Data to examine
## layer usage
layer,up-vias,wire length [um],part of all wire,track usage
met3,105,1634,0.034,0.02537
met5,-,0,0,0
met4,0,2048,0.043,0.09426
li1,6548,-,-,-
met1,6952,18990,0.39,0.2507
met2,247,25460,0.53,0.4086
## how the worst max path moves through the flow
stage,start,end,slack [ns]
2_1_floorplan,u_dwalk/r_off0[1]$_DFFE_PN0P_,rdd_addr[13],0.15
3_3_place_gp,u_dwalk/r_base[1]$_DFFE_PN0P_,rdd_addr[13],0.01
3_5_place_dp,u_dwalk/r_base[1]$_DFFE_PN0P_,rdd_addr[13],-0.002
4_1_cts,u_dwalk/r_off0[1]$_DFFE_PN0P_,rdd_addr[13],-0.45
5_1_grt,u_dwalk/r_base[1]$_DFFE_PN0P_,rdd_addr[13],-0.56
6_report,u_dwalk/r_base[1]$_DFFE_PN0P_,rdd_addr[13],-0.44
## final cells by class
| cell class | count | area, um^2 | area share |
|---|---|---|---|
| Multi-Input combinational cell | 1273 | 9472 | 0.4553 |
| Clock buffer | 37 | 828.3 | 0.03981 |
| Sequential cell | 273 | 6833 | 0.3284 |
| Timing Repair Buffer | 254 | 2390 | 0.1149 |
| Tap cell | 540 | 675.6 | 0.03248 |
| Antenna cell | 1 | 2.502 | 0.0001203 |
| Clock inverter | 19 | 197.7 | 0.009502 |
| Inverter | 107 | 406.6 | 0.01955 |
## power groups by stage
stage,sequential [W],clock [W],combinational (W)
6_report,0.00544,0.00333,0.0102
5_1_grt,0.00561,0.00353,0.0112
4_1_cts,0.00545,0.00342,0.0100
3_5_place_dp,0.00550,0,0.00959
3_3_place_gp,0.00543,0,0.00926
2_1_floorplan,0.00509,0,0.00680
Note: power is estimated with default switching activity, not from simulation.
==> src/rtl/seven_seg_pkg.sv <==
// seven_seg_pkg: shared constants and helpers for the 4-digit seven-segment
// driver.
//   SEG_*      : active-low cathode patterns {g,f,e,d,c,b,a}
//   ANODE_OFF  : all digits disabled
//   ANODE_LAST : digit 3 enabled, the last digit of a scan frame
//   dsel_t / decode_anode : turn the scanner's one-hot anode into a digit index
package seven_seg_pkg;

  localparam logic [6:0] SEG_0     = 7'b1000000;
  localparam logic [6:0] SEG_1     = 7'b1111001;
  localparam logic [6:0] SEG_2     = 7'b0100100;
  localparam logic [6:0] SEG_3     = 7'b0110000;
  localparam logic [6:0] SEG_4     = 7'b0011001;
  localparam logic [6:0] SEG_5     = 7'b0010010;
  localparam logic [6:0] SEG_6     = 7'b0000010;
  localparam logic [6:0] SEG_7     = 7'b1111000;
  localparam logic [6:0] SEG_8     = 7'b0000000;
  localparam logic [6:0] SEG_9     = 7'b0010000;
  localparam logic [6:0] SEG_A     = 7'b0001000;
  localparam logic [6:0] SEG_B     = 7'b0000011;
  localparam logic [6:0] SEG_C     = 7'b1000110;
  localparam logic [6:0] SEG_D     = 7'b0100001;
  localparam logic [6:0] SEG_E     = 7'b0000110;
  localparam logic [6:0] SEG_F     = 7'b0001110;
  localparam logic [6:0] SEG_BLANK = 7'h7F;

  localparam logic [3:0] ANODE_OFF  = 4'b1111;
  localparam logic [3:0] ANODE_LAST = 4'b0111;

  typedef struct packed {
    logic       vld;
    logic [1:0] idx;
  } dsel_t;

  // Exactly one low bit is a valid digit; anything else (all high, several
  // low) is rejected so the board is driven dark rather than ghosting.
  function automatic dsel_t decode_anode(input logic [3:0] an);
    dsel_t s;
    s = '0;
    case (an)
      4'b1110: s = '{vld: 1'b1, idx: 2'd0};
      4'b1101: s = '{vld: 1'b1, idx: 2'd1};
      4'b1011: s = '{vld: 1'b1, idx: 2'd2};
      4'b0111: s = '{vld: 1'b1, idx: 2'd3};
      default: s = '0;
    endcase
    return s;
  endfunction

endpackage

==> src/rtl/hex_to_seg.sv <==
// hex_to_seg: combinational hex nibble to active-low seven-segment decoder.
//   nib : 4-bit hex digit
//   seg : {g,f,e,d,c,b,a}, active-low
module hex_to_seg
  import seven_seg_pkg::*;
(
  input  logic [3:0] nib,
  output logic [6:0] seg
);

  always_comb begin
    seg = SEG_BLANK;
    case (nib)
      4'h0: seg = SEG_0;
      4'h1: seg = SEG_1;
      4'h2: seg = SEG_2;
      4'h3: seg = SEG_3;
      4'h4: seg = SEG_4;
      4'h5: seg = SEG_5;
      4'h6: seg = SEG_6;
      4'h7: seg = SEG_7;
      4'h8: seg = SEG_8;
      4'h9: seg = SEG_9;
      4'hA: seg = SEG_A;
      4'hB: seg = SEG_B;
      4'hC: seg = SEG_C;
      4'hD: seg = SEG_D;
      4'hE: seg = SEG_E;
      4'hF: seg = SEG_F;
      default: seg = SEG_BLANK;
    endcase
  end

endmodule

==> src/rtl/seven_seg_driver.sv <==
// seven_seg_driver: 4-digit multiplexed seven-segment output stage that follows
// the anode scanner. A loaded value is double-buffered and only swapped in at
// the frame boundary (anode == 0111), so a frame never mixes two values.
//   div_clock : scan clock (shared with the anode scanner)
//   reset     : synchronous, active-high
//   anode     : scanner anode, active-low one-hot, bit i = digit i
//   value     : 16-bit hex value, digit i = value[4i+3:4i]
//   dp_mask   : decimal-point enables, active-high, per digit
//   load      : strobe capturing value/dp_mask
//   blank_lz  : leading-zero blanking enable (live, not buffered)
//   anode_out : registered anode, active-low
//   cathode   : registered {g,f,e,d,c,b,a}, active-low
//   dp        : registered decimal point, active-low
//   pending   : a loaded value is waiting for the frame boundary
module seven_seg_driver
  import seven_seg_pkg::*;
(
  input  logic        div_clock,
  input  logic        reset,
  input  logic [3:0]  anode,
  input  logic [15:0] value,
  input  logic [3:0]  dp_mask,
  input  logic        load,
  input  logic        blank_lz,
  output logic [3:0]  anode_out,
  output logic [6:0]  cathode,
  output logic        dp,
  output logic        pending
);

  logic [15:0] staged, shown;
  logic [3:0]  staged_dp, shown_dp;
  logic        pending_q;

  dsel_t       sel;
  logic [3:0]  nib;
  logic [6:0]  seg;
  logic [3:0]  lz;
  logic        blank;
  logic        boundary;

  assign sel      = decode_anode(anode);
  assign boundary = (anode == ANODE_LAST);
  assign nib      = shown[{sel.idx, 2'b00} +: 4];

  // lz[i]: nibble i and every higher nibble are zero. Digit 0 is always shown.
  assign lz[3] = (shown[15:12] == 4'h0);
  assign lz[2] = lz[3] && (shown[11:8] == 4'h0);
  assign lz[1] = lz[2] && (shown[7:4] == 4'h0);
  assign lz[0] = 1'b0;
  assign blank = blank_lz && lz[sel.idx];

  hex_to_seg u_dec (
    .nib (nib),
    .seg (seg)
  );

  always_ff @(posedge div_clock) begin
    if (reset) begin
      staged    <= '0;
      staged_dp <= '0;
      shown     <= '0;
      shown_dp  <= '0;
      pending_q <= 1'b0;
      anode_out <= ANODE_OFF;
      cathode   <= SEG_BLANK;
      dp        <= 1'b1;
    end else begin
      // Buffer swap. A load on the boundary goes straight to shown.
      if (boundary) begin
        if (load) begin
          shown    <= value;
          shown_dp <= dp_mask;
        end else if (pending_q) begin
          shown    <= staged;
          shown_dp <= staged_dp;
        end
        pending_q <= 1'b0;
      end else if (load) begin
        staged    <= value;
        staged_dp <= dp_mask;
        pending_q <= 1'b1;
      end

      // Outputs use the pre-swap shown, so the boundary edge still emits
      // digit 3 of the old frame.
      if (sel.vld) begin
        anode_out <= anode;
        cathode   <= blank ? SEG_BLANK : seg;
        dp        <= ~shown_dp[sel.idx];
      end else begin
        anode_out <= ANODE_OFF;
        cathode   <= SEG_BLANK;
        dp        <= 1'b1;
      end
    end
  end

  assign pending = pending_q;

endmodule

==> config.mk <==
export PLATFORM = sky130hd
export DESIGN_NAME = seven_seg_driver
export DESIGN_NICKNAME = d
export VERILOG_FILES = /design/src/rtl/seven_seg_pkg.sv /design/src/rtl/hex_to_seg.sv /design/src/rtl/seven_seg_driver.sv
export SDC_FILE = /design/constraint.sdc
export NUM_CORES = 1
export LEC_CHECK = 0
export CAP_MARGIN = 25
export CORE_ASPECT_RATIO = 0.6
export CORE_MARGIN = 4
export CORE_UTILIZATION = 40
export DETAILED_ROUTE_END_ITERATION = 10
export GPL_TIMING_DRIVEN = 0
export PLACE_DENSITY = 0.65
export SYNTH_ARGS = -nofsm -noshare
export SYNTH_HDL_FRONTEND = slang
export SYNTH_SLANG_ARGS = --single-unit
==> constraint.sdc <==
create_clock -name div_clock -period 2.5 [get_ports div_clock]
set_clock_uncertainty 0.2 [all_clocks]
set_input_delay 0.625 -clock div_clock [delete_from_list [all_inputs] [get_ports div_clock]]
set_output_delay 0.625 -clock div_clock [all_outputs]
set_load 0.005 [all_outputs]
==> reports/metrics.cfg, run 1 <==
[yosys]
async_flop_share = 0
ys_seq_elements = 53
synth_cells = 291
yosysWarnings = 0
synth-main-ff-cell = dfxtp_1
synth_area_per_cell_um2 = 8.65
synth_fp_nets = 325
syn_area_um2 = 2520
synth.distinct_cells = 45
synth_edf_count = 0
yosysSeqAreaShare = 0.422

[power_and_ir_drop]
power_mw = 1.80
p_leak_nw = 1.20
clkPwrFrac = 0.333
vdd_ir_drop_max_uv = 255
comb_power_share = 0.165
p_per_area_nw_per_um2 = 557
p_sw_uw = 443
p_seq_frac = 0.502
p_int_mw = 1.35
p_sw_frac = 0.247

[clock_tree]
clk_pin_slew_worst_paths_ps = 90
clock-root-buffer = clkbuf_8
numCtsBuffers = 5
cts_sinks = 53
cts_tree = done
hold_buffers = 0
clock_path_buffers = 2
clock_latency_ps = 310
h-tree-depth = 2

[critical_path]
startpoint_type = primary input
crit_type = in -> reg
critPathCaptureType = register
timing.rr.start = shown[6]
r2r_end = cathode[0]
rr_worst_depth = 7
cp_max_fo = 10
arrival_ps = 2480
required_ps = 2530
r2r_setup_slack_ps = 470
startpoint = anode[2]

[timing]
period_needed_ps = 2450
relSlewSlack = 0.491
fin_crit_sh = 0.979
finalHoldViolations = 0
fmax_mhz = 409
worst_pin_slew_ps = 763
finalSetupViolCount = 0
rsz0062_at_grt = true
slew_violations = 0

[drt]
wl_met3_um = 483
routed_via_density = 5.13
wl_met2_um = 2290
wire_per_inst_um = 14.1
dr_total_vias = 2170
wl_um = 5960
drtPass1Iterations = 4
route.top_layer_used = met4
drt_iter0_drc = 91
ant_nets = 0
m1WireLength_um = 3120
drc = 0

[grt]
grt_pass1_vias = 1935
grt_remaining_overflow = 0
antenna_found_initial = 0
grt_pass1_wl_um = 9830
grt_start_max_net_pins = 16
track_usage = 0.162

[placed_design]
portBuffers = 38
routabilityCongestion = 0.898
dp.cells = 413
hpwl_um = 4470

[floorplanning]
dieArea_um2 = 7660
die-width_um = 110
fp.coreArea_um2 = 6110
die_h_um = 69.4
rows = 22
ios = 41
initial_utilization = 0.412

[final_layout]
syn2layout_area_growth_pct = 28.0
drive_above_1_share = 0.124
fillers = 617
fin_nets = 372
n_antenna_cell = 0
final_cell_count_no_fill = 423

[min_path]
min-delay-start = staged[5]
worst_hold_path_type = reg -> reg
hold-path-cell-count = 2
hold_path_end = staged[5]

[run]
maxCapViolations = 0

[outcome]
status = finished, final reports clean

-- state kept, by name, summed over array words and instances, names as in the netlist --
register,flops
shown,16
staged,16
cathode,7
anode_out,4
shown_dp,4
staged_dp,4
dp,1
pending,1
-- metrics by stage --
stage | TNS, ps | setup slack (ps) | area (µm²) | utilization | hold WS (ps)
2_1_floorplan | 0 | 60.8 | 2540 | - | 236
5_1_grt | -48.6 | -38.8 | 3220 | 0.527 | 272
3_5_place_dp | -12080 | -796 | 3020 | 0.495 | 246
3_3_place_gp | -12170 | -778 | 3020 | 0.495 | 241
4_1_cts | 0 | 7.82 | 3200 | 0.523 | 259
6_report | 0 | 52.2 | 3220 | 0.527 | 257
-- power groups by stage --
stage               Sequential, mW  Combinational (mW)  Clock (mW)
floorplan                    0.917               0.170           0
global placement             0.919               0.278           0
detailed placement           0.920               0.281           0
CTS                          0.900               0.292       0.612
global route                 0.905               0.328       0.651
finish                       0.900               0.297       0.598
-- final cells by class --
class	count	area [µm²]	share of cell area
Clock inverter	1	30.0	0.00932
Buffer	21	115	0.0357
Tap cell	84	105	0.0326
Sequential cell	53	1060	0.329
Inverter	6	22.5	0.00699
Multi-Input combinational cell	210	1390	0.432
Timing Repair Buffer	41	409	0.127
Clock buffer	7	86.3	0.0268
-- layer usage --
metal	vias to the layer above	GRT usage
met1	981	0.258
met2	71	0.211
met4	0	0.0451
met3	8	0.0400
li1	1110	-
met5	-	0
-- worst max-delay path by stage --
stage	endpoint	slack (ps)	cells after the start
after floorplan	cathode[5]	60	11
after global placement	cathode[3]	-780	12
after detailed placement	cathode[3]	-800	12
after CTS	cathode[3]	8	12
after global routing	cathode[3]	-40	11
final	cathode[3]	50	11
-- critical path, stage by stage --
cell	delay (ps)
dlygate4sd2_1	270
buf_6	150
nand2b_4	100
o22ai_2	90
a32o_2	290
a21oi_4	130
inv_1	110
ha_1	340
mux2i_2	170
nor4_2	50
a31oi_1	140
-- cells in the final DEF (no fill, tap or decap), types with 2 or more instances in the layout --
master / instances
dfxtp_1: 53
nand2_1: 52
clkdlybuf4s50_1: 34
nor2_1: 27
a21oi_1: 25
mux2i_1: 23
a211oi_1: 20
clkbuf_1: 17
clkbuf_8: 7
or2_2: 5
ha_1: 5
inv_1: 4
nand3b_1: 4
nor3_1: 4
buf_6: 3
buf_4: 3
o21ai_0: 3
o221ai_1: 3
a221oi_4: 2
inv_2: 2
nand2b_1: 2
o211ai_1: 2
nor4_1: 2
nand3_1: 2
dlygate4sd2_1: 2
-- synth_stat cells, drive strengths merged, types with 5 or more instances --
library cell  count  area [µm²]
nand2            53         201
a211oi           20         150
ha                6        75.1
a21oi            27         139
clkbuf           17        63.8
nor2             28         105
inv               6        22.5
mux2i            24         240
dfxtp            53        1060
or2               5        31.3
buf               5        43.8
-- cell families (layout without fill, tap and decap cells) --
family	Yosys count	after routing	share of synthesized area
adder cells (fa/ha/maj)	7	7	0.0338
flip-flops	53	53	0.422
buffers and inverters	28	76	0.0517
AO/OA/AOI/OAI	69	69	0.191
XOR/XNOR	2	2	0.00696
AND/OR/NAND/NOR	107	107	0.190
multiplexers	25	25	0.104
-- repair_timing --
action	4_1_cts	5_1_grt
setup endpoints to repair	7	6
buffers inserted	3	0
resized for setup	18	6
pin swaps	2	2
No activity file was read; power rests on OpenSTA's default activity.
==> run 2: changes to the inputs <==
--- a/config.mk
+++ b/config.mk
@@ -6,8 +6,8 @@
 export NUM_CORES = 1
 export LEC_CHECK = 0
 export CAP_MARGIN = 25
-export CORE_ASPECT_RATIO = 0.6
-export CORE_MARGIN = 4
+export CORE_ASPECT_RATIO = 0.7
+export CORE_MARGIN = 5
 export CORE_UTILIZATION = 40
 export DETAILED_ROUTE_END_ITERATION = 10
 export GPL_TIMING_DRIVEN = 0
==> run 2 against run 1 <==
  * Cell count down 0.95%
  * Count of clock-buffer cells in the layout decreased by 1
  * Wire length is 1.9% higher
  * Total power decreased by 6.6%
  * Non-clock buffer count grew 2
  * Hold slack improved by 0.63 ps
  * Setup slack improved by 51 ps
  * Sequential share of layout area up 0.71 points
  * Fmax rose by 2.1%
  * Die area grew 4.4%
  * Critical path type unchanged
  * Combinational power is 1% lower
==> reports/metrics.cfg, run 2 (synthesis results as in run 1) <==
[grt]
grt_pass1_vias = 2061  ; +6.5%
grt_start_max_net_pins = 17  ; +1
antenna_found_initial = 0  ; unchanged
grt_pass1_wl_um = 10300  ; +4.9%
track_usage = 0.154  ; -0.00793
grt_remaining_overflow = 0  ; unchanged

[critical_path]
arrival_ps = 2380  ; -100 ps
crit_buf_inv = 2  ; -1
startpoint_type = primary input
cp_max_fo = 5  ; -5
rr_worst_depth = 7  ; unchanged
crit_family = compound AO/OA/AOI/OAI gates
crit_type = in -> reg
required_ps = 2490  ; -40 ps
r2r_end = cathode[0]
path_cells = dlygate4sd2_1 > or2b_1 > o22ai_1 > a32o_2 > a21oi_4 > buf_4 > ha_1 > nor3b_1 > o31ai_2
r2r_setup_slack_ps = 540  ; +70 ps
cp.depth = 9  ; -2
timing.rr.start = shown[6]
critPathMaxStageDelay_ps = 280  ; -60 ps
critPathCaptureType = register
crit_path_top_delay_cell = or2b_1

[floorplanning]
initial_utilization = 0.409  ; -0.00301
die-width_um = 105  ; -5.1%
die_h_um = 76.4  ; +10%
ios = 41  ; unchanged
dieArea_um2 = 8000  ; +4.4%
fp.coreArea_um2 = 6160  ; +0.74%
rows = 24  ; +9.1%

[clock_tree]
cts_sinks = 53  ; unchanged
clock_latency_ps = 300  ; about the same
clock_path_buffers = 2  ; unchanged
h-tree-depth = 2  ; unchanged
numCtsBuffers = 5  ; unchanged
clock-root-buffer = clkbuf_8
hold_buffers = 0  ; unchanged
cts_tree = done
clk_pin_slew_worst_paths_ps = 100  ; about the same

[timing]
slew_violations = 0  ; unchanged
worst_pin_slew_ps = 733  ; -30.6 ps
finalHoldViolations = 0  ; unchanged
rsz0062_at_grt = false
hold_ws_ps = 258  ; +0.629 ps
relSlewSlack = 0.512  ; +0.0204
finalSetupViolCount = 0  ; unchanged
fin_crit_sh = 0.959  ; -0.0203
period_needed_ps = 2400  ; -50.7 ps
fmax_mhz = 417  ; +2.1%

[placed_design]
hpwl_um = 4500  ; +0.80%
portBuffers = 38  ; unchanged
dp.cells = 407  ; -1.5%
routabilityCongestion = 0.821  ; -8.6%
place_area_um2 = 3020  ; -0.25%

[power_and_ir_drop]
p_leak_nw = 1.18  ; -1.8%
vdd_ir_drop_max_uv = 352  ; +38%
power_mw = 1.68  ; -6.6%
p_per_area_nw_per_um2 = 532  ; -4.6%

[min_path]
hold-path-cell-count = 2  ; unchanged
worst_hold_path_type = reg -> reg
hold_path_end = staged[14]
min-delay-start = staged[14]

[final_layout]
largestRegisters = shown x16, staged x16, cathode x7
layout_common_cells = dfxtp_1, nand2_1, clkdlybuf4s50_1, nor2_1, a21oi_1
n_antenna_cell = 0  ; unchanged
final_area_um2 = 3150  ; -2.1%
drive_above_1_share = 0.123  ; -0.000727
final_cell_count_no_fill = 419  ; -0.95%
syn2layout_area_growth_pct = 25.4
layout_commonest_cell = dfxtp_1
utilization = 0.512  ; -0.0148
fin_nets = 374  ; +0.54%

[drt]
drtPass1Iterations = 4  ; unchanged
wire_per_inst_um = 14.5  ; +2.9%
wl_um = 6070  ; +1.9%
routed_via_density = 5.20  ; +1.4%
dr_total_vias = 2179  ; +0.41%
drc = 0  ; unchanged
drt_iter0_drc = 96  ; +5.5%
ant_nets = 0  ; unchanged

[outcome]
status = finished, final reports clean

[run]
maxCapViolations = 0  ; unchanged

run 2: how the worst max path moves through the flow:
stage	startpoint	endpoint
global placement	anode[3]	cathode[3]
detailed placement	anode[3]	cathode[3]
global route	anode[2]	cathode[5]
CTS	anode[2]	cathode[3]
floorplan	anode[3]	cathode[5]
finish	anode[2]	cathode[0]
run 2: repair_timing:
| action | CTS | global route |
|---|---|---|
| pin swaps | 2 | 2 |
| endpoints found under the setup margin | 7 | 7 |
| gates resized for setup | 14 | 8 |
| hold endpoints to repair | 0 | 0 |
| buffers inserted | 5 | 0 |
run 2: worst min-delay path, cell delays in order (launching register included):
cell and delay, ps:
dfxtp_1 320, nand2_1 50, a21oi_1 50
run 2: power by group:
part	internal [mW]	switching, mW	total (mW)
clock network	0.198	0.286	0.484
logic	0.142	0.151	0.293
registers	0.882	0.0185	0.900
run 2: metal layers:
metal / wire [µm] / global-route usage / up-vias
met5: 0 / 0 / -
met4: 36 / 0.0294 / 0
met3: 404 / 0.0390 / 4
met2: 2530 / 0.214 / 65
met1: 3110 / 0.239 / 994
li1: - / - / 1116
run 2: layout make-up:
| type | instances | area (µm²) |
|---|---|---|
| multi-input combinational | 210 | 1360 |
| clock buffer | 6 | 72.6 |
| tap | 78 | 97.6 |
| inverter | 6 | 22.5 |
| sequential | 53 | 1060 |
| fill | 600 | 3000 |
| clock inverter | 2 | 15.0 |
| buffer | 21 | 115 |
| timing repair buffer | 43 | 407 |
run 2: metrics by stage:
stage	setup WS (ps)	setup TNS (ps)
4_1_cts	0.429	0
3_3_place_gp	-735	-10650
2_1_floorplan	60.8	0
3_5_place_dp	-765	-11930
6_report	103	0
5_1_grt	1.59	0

Problem details
The line with "localparam logic [6:0] SEG_1" marks the end; reproduce exactly every line from the start of the entries up to it, that line included.

Response to the exercise
## layer usage
layer,up-vias,wire length [um],part of all wire,track usage
met3,105,1634,0.034,0.02537
met5,-,0,0,0
met4,0,2048,0.043,0.09426
li1,6548,-,-,-
met1,6952,18990,0.39,0.2507
met2,247,25460,0.53,0.4086
## how the worst max path moves through the flow
stage,start,end,slack [ns]
2_1_floorplan,u_dwalk/r_off0[1]$_DFFE_PN0P_,rdd_addr[13],0.15
3_3_place_gp,u_dwalk/r_base[1]$_DFFE_PN0P_,rdd_addr[13],0.01
3_5_place_dp,u_dwalk/r_base[1]$_DFFE_PN0P_,rdd_addr[13],-0.002
4_1_cts,u_dwalk/r_off0[1]$_DFFE_PN0P_,rdd_addr[13],-0.45
5_1_grt,u_dwalk/r_base[1]$_DFFE_PN0P_,rdd_addr[13],-0.56
6_report,u_dwalk/r_base[1]$_DFFE_PN0P_,rdd_addr[13],-0.44
## final cells by class
| cell class | count | area, um^2 | area share |
|---|---|---|---|
| Multi-Input combinational cell | 1273 | 9472 | 0.4553 |
| Clock buffer | 37 | 828.3 | 0.03981 |
| Sequential cell | 273 | 6833 | 0.3284 |
| Timing Repair Buffer | 254 | 2390 | 0.1149 |
| Tap cell | 540 | 675.6 | 0.03248 |
| Antenna cell | 1 | 2.502 | 0.0001203 |
| Clock inverter | 19 | 197.7 | 0.009502 |
| Inverter | 107 | 406.6 | 0.01955 |
## power groups by stage
stage,sequential [W],clock [W],combinational (W)
6_report,0.00544,0.00333,0.0102
5_1_grt,0.00561,0.00353,0.0112
4_1_cts,0.00545,0.00342,0.0100
3_5_place_dp,0.00550,0,0.00959
3_3_place_gp,0.00543,0,0.00926
2_1_floorplan,0.00509,0,0.00680
Note: power is estimated with default switching activity, not from simulation.
==> src/rtl/seven_seg_pkg.sv <==
// seven_seg_pkg: shared constants and helpers for the 4-digit seven-segment
// driver.
//   SEG_*      : active-low cathode patterns {g,f,e,d,c,b,a}
//   ANODE_OFF  : all digits disabled
//   ANODE_LAST : digit 3 enabled, the last digit of a scan frame
//   dsel_t / decode_anode : turn the scanner's one-hot anode into a digit index
package seven_seg_pkg;

  localparam logic [6:0] SEG_0     = 7'b1000000;
  localparam logic [6:0] SEG_1     = 7'b1111001;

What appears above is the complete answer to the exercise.